I titled this post 'Catching up with myself' because I feel like I haven't given myself enough time recently. After I dropped out of uni (definitely a story for another day) I was so keen to prove to everyone that I could succeed and that I could make it on my own that I lost sight of what I wanted. I ended up in an awful job that made me miserable and left me feeling like I couldn't possibly go anywhere in my life if this was what full time work was. It wasn't until I started at a new company doing something totally out of my comfort zone that everything clicked into place.
I finally felt like myself again, which is bizarre considering my new role was completely alien to me but I felt like I fit in there. My team were amazing and like a second family and it was exactly what I needed to get me out of the black hole I was in.
Fast forward 18 months and I'm still with the same company. I've moved up in my career and moved down the country again. I couldn't have been happier to be promoted and take on new challenges despite the initial anxiety.
This company has helped me realise that full time work isn't meant to be crying to your boyfriend every night. It's not waking up to a panic attack every morning at the thought of getting on the train to go to the office.
The only issue is, despite how lucky I am and despite feeling like I've found my perfect career, my head has a habit of shaking things up just as I'm getting comfortable and so in typical Ellysia fashion, I've sort of lost my way again.
About 2 months ago, getting up to go to work started to become a chore, opening the curtains on my day off was a task and dragging myself out of the house to go and buy food was pretty much impossible. I've struggled with my mental health before so I knew the signs and I knew I wasn't quite right but why was I feeling like this when I was happy? I'd found a job that I loved so why do I feel like shit every day?
Truth Is, it's nothing to do with my job, it's nothing to do with being happy, nothing to do with my relationship or how much money I'm making. It's nothing to do with absolutely anything other than chemicals. Sometimes, things get a little bit out of whack and it's so easy to blame ourselves and tell ourselves that we should be doing more, that we're lazy or that there's no reason to be sad when in actual fact there doesn't need to be a reason. I've started new medication after arguing with myself for weeks and being stubborn because 'I didn't need them and the air is just starting to clear after a month or so.

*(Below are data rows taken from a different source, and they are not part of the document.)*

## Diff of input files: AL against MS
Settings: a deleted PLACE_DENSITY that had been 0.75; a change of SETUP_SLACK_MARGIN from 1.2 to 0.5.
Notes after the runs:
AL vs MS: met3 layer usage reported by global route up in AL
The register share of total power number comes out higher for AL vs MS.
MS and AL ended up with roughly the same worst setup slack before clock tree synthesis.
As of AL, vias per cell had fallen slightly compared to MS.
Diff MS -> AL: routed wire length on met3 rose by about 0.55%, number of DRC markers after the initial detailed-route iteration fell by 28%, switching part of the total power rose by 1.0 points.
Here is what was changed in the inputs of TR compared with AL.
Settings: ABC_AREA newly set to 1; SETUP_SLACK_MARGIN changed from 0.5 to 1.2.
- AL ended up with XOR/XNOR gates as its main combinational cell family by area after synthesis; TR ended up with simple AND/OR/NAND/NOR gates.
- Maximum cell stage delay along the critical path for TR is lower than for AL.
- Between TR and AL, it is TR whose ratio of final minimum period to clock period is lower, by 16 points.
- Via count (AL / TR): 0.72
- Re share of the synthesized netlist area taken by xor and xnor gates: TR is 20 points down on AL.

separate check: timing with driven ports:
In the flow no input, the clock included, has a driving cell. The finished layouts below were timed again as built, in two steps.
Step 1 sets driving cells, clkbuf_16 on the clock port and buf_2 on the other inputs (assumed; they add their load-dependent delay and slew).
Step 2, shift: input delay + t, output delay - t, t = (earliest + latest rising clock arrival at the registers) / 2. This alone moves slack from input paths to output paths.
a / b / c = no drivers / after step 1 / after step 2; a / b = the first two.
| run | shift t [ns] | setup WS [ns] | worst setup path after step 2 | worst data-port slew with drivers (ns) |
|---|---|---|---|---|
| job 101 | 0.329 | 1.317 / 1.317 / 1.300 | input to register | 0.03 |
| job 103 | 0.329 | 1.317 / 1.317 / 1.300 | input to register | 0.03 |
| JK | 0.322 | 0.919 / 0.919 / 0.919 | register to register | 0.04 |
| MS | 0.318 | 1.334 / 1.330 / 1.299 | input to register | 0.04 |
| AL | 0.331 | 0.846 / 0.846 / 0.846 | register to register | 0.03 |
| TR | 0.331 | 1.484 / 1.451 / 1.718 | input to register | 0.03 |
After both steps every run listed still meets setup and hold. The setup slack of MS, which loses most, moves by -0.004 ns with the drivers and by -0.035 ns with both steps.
Source: an optimization exercise on an open RTL-to-GDS flow (aim: small area and a short achievable clock period). Production flows keep margins and buffers that such runs may drop.
Where RTL was checked, it was by simulation tests only, not by an equivalence proof against the original.
Power is estimated from default activity; no workload was simulated.

==> inputs of violet <==
// shaping_v5
module shaping_v5(
inp,shapedout,conf,clk,count,rst
    ,r1,r2);
==> module shaping_v5, before the edit <==
module shaping_v5(
inp,shapedout,conf,clk,count,rst
    ,r1,r2);
    input [13:0] inp;
    input [11:0] conf;
    input clk;
    input rst;
    output [13:0] shapedout;
    output [11:0] count;
    output r1;
    output r2;
    parameter k = 100;
    parameter l = 200;
    localparam N = k+l+k+2;           
    wire [4:0] tau = conf[4:0];
    wire [4:0] m3  = conf[9:5];
    wire [1:0] sel = conf[11:10];
    reg [11:0] cnt;
    reg rst1;
    reg rst2;      
    reg rst2d;     
    reg [14*N-1:0] dline;
    reg signed [15:0] temp3;
    reg signed [22:0] temp4;
    reg signed [22:0] tmpS;
    reg signed [15:0] tmpT;
    reg signed [44:0] temp6;
    reg [13:0] temp7;
    always @(posedge clk) begin
        if (rst)
            cnt <= 12'h001;
        else if (|cnt)
            cnt <= cnt + 1'b1;
        else
            cnt <= 12'h000;
    end
    always @(posedge clk) begin
        rst1  <= rst | (rst1 & (cnt < k+l+k+1));
        rst2  <= rst | rst1;
        rst2d <= rst2;
    end
    always @(posedge clk)
        dline <= {dline[14*(N-1)-1:0], inp};
    wire signed [15:0] d0   = {{2{dline[13]}}, dline[13:0]};
    wire signed [15:0] dk   = {{2{dline[14*(k+1)+13]}}, dline[14*(k+1)+:14]};
    wire signed [15:0] dkl  = {{2{dline[14*(k+l+1)+13]}}, dline[14*(k+l+1)+:14]};
    wire signed [15:0] dklk = {{2{dline[14*(k+l+k+1)+13]}}, dline[14*(k+l+k+1)+:14]};
    wire signed [22:0] step4 = temp4 + {{7{temp3[15]}}, temp3};
    wire signed [23:0] w4 = {step4, 1'b0};
    wire signed [23:0] w4s = w4 >>> tau;
    wire signed [22:0] temp5 = tmpS + {{7{tmpT[15]}}, tmpT};
    always @(posedge clk) begin
        if (rst2 | rst2d)
            temp3 <= 16'sd0;
        else
            temp3 <= (d0 - dk) - (dkl - dklk);
    end
    always @(posedge clk) begin
        if (rst2) begin
            temp4 <= 23'sd0;
            tmpS  <= 23'sd0;
            tmpT  <= 16'sd0;
            temp6 <= 45'sd0;
        end else begin
            temp4 <= step4;
            if (tau == 5'd0)
                tmpS <= step4;
            else if (tau == 5'd31)
                tmpS <= 23'sd0;
            else
                tmpS <= w4s[22:0];
            tmpT  <= (tau == 5'd0) ? 16'sd0 : temp3;
            temp6 <= temp6 + {{22{temp5[22]}}, temp5};
        end
    end
    wire signed [13:0] inps = inp;
    wire signed [13:0] sh0 = inps >>> m3;
    wire signed [15:0] sh1 = temp3 >>> m3;
    wire signed [22:0] sh2 = temp5 >>> m3;
    wire signed [44:0] sh3 = temp6 >>> m3;
    always @(posedge clk) begin
        if (rst2)
            temp7 <= 14'd0;
        else
            case (sel)
            2'd0: temp7 <= sh0;
            2'd1: temp7 <= sh1[13:0];
            2'd2: temp7 <= sh2[13:0];
            default: temp7 <= sh3[13:0];
            endcase
    end
    assign shapedout = temp7;
    assign count = cnt;
    assign r1 = rst1;
    assign r2 = rst2;
endmodule
Settings: LEC_CHECK=0, CAP_MARGIN=20, CORE_MARGIN=2, CORE_UTILIZATION=40, SLEW_MARGIN=20; clock period 11.0 ns.
run.sh (not shown) runs the stock make flow with config.mk's settings and CLKGATE_MAP_FILE= SYNTH_SCRIPT=/design/flow/synth_recipe.tcl, a recipe that flattens the netlist after the stock synthesis.
==> cedar: changes against violet <==
==> flow/design.v (replaced) <==
`timescale 1ns / 1ps
module shaping_v5(
inp,shapedout,conf,clk,count,rst
    ,r1,r2);
    input [13:0] inp;
    input [11:0] conf;
    input clk;
    input rst;
    output [13:0] shapedout;
    output [11:0] count;
    output r1;
    output r2;
    parameter k = 100;
    parameter l = 200;
    localparam N = k+l+k+1;           
    wire [4:0] tau = conf[4:0];
    wire [4:0] m3  = conf[9:5];
    wire [1:0] sel = conf[11:10];
    reg [11:0] cnt;
    reg rst1;
    reg rst2;      
    reg rst2d;     
    reg [14*N-1:0] dline;
    reg signed [15:0] temp3;
    reg signed [22:0] acc4;
    reg signed [15:0] q3;
    reg signed [22:0] tmpS;
    reg signed [15:0] tmpT;
    reg signed [44:0] temp6;
    reg [13:0] temp7;
    always @(posedge clk) begin
        if (rst)
            cnt <= 12'h001;
        else if (|cnt)
            cnt <= cnt + 1'b1;
        else
            cnt <= 12'h000;
    end
    always @(posedge clk) begin
        rst1  <= rst | (rst1 & (cnt < k+l+k+1));
        rst2  <= rst | rst1;
        rst2d <= rst2;
    end
    always @(posedge clk)
        dline <= {dline[14*(N-1)-1:0], inp};
    wire signed [15:0] d0   = {{2{dline[13]}}, dline[13:0]};
    wire signed [15:0] dk   = {{2{dline[14*k+13]}}, dline[14*k+:14]};
    wire signed [15:0] dkl  = {{2{dline[14*(k+l)+13]}}, dline[14*(k+l)+:14]};
    wire signed [15:0] dklk = {{2{dline[14*(k+l+k)+13]}}, dline[14*(k+l+k)+:14]};
    wire signed [23:0] w4 = {acc4, 1'b0};
    wire signed [23:0] w4s = w4 >>> tau;
    wire signed [22:0] temp5 = tmpS + {{7{tmpT[15]}}, tmpT};
    always @(posedge clk)
        q3 <= dklk - dk - dkl;
    always @(posedge clk) begin
        if (rst2 | rst2d) begin
            temp3 <= 16'sd0;
            acc4  <= 23'sd0;
        end else begin
            temp3 <= d0 + q3;
            acc4  <= acc4 + {{7{d0[15]}}, d0} + {{7{q3[15]}}, q3};
        end
    end
    always @(posedge clk) begin
        if (tau == 5'd0)
            tmpS <= acc4;
        else if (tau == 5'd31)
            tmpS <= 23'sd0;
        else
            tmpS <= w4s[22:0];
        tmpT <= (tau == 5'd0) ? 16'sd0 : temp3;
    end
    always @(posedge clk) begin
        if (rst2)
            temp6 <= 45'sd0;
        else
            temp6 <= temp6 + {{22{tmpS[22]}}, tmpS} + {{29{tmpT[15]}}, tmpT};
    end
    wire signed [13:0] inps = inp;
    reg signed [44:0] vsrc;
    always @(*)
        case (sel)
        2'd0: vsrc = inps;
        2'd1: vsrc = temp3;
        2'd2: vsrc = temp5;
        default: vsrc = temp6;
        endcase
    wire signed [44:0] vsh = vsrc >>> m3;
    always @(posedge clk) begin
        if (rst2)
            temp7 <= 14'd0;
        else
            temp7 <= vsh[13:0];
    end
    assign shapedout = temp7;
    assign count = cnt;
    assign r1 = rst1;
    assign r2 = rst2;
endmodule
==> flow/flow/run.sh (new file) <==
#!/bin/bash
# Standard synthesis, then the standard layout with a larger setup margin for
# timing repair (the clock period and constraints are unchanged).
set -euo pipefail
bash standard.sh synth > synth.log 2>&1
bash standard.sh SETUP_SLACK_MARGIN=7.6 finish > layout.log 2>&1
==> flow/standard.sh (new file) <==
#!/bin/bash
# synth_recipe.tcl (not shown) runs the flow's synth.tcl, then flattens the netlist and writes it again
# the make line also repeats each setting of config.mk as NAME=value (left out here)
make -C /OpenROAD-flow-scripts/flow DESIGN_CONFIG=/design/flow/config.mk WORK_HOME=/design/flow/orfs CLKGATE_MAP_FILE= SYNTH_SCRIPT=/design/flow/synth_recipe.tcl "${@:-finish}"
CORE_UTILIZATION = 55   (was 40)
CTS_BUF_LIST = sky130_fd_sc_hd__clkbuf_16   (was default)
CTS_CLUSTER_DIAMETER = 60   (was default)
CTS_CLUSTER_SIZE = 30   (was default)
removed: flow/run.sh
==> maple: changes against violet <==
==> flow/design.v (replaced) <==
`timescale 1ns / 1ps
module shaping_v5(
inp,shapedout,conf,clk,count,rst
    ,r1,r2);
    input [13:0] inp;
    input [11:0] conf;
    input clk;
    input rst;
    output [13:0] shapedout;
    output [11:0] count;
    output r1;
    output r2;
    parameter k = 100;
    parameter l = 200;
    localparam N = k+l+k+1;           
    wire [4:0] tau = conf[4:0];
    wire [4:0] m3  = conf[9:5];
    wire [1:0] sel = conf[11:10];
    reg [11:0] cnt;
    reg rst1;
    reg rst2;      
    reg rst2d;     
    reg [14*N-1:0] dline;
    reg signed [15:0] temp3;
    reg signed [22:0] acc4;
    reg signed [15:0] q3;
    reg signed [22:0] tmpS;
    reg signed [15:0] tmpT;
    reg signed [44:0] temp6;
    reg [13:0] temp7;
    always @(posedge clk) begin
        if (rst)
            cnt <= 12'h001;
        else if (|cnt)
            cnt <= cnt + 1'b1;
        else
            cnt <= 12'h000;
    end
    always @(posedge clk) begin
        rst1  <= rst | (rst1 & (cnt < k+l+k+1));
        rst2  <= rst | rst1;
        rst2d <= rst2;
    end
    always @(posedge clk)
        dline <= {dline[14*(N-1)-1:0], inp};
    wire signed [15:0] d0   = {{2{dline[13]}}, dline[13:0]};
    wire signed [15:0] dk   = {{2{dline[14*k+13]}}, dline[14*k+:14]};
    wire signed [15:0] dkl  = {{2{dline[14*(k+l)+13]}}, dline[14*(k+l)+:14]};
    wire signed [15:0] dklk = {{2{dline[14*(k+l+k)+13]}}, dline[14*(k+l+k)+:14]};
    wire signed [23:0] w4 = {acc4, 1'b0};
    wire signed [23:0] w4s = w4 >>> tau;
    wire signed [22:0] temp5 = tmpS + {{7{tmpT[15]}}, tmpT};
    always @(posedge clk)
        q3 <= dklk - dk - dkl;
    always @(posedge clk) begin
        if (rst2 | rst2d) begin
            temp3 <= 16'sd0;
            acc4  <= 23'sd0;
        end else begin
            temp3 <= d0 + q3;
            acc4  <= acc4 + {{7{d0[15]}}, d0} + {{7{q3[15]}}, q3};
        end
    end
    always @(posedge clk) begin
        if (rst2) begin
            tmpS  <= 23'sd0;
            tmpT  <= 16'sd0;
            temp6 <= 45'sd0;
        end else begin
            if (tau == 5'd0)
                tmpS <= acc4;
            else if (tau == 5'd31)
                tmpS <= 23'sd0;
            else
                tmpS <= w4s[22:0];
            tmpT  <= (tau == 5'd0) ? 16'sd0 : temp3;
            temp6 <= temp6 + {{22{tmpS[22]}}, tmpS} + {{29{tmpT[15]}}, tmpT};
        end
    end
    wire signed [13:0] inps = inp;
    reg signed [44:0] vsrc;
    always @(*)
        case (sel)
        2'd0: vsrc = inps;
        2'd1: vsrc = temp3;
        2'd2: vsrc = temp5;
        default: vsrc = temp6;
        endcase
    wire signed [44:0] vsh = vsrc >>> m3;
    always @(posedge clk) begin
        if (rst2)
            temp7 <= 14'd0;
        else
            temp7 <= vsh[13:0];
    end
    assign shapedout = temp7;
    assign count = cnt;
    assign r1 = rst1;
    assign r2 = rst2;
endmodule
==> flow/flow/run.sh (new file) <==
#!/bin/bash
# Standard synthesis, then the standard layout with a larger setup margin for
# timing repair and no dummy loads in clock tree synthesis (the clock period
# and constraints are unchanged).
set -euo pipefail
bash standard.sh synth > synth.log 2>&1
bash standard.sh SETUP_SLACK_MARGIN=7.6 \
  "CTS_ARGS=-sink_clustering_enable -repair_clock_nets -sink_clustering_size 40 -sink_clustering_max_diameter 50 -buf_list sky130_fd_sc_hd__clkbuf_16 -dont_use_dummy_load" \
  finish > layout.log 2>&1
==> flow/standard.sh (new file) <==
#!/bin/bash
# synth_recipe.tcl (not shown) runs the flow's synth.tcl, then flattens the netlist and writes it again
# the make line also repeats each setting of config.mk as NAME=value (left out here)
make -C /OpenROAD-flow-scripts/flow DESIGN_CONFIG=/design/flow/config.mk WORK_HOME=/design/flow/orfs CLKGATE_MAP_FILE= SYNTH_SCRIPT=/design/flow/synth_recipe.tcl "${@:-finish}"
CORE_UTILIZATION = 55   (was 40)
CTS_BUF_LIST = sky130_fd_sc_hd__clkbuf_16   (was default)
CTS_CLUSTER_DIAMETER = 50   (was default)
CTS_CLUSTER_SIZE = 40   (was default)
removed: flow/run.sh
==> qor summary <==
| quantity | violet | maple | cedar |
|---|---|---|---|
| Status | no timing/DRC/antenna violations | no timing/DRC/antenna violations | no timing/DRC/antenna violations |
| Switching fraction of total power | 19.7% | 18.6% | 19.5% |
| Row cnt | 207 | 177 | 177 |
| Post-synthesis compound-gate area fraction | 2.89% | 2.61% | 3.06% |
| Worst relative slew slack | 35.8% | 48.7% | 37.6% |
| Post-Synth Adder-Cell Area | 1.62% | 2.50% | 2.49% |
| Die extent in y | 568 microns | 487 microns | 488 microns |
| Proportion of cell area occupied by multi-input gates | 7.20% | 9.34% | 9.68% |
| Clock edge transition at the registers on the reported setup and hold paths | 0.07 ns | 0.11 ns | 0.10 ns |
| Max rail drop VDD | 0.153 mV | 0.181 mV | 0.214 mV |
| NonClk Buf Share | 0.484% | 1.49% | 1.78% |
| Number of setup buffers added after CTS | 0 | 79 | 114 |
| Switching power | 7.80 mW | 6.14 mW | 6.11 mW |
| Internal portion of total power | 31.8 mW | 26.9 mW | 25.3 mW |
| Synthesized cell area | 127000 sq um | 128000 sq um | 129000 sq um |
Only the layout flow was run in cedar; the RTL was not checked for function there.

-- static timing again, ports no longer ideal --
How much do the figures lean on ideal ports? The routed layouts below were timed once more, with nothing changed but the port constraints. Step 1 (the two cells are an assumption about what drives the block):
set clk [get_ports {clk}]
set_driving_cell -lib_cell sky130_fd_sc_hd__clkbuf_16 $clk
set_driving_cell -lib_cell sky130_fd_sc_hd__buf_2 [delete_from_list [all_inputs] $clk]
Step 2 adds t to the input delays and takes it off the output delays; t is the mean of the earliest and latest rising clock arrival at the registers after step 1. Input paths then give back, and output paths get back, about the clock's delay inside the block. Slacks: no drivers / after step 1 / after step 2; pairs: no drivers / after step 1.
run | shift t [ns] | slack for setup (ns) | hold slack, ns | worst register clock-pin slew, ns | cell pins on the clock port's net
violet | 1.028 | 5.175 / 5.175 / 4.480 | 0.265 / 0.265 / 0.265 | 0.07 / 0.07 | 1
cedar | 0.916 | 7.161 / 7.195 / 6.278 | 0.279 / 0.279 / 0.279 | 0.11 / 0.11 | 1
maple | 0.975 | 7.298 / 7.256 / 6.398 | 0.228 / 0.228 / 0.228 | 0.12 / 0.12 | 1
After both steps setup and hold are still met in every run listed. The setup slack of maple, which loses most, moves by -0.042 ns with the drivers and by -0.900 ns with both steps.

Anti depressants aren't a miracle cure. They're not happy pills. However, what they do best is clear the fog a little so that you can focus on yourself and focus on moving forward.
I'm not really writing this for any purpose other than to clear some space in my mind. I've been reading a friend's blog recently who works for the same company as me and it inspired me to put pen to paper (or fingers to keyboard) again and word vomit all over the internet.
Now I've rambled on using terrible grammar and punctuation it will probably be another 3 years before I stop hoarding my thoughts again.